= Witkey =

Witkey (威客; Wei Ke in Pinyin) is a web-based system whereby users can exchange and purchase services and information, share knowledge and experience in order to save time and money.

Generally, requests posted are of the type not easily answered on a general internet search engine and can be of either a personal or professional nature. Students and professionals alike post requests for help with research and even answers to homework. More and more of these requests are being posted on one of the ever-growing number of Witkey websites. There are 338 million internet users (or netizens) in China and this is increasing. The number of recorded Witkey users in China is estimated at 600,000 and is set to increase to 9 million by 2007 according to the Beijing-based CCID Consulting Co.

The requests are usually answered for a small fee which is worked out in points through the company running the Witkey website itself, which in turn are exchangeable for cash. From RMB 50 for a quick know-how answer to a small technological query to around RMB 1,000 to help a company come up with a logo design, with even higher amounts being paid out for more diverse services such as scientific research and analysis.

The Witkey industry is predicted to grow as it proves popular with providers and clients alike, results are generally good and although the work can be demanding it can be done from home and the hours are flexible and, since you only need an internet connection to take on work as a Witkey, even those in remote areas are able to get in on the action as all of the services provided are carried out over the internet.

There are of course some negative points to the system which relies heavily on trust between providers and clients and provisions are seen to be taken to allow for a more comprehensive monitoring of the Witkey system in the future.

A latest research by CCW Research shows that 51.2% interviewees think that the most important task for Witkey sites presently is to improve consumer experience, facilitating customer activities of task publication and worker/works’ match, as well as securing personal privacy etc. Analyst CCW Research points out that Witkey site operators have to treat this problem seriously and work out a series of high-level service on customers’ stand. It is believed that the improvement of consumer experience will help to build a good fame of Witkey website and new customers and Witkey workers will be gathered nonstoply.
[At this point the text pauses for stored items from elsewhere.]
File: config.mk
export PLATFORM = sky130hd
export DESIGN_NAME = uart_top
export DESIGN_NICKNAME = d
export VERILOG_FILES = /design/src/uart_pkg.sv /design/src/uart_rx.sv /design/src/uart_top.sv /design/src/uart_tx.sv
export VERILOG_INCLUDE_DIRS = /design/src
export SDC_FILE = /design/constraint.sdc
export NUM_CORES = 1
export LEC_CHECK = 0
export ABC_AREA = 1
export BUFFER_PORTS_ARGS = -buffer_cell sky130_fd_sc_hd__buf_4
export CAP_MARGIN = 20
export CORE_MARGIN = 3
export CORE_UTILIZATION = 45
export DETAILED_ROUTE_END_ITERATION = 16
export PLACE_DENSITY = 0.64
export SLEW_MARGIN = 20
export SYNTH_ARGS = -nofsm -noshare
export SYNTH_HDL_FRONTEND = slang
export SYNTH_SLANG_ARGS = --single-unit
File: constraint.sdc
create_clock -name clk_i -period 2.07 [get_ports clk_i]
set_input_delay 0.207 -clock clk_i [delete_from_list [all_inputs] [get_ports clk_i]]
set_output_delay 0.207 -clock clk_i [all_outputs]
set_load 0.005 [all_outputs]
There are 9.7 percent interviewees expect a better clustering and more detailed classification of Witkey websites as skilled workers are not willing to participate in an irrelevant working project while customers doubt about abilities of Witkey workers.

witkey(威客; Wei Ke in Pinyin) is a synthesis of word, its literal translation is the key to open the wisdom. Translation is to use the wisdom of the masses to solve the difficulties of a person or a difficult matter, so that the parties out of the woods, get the correct answer in an effective way.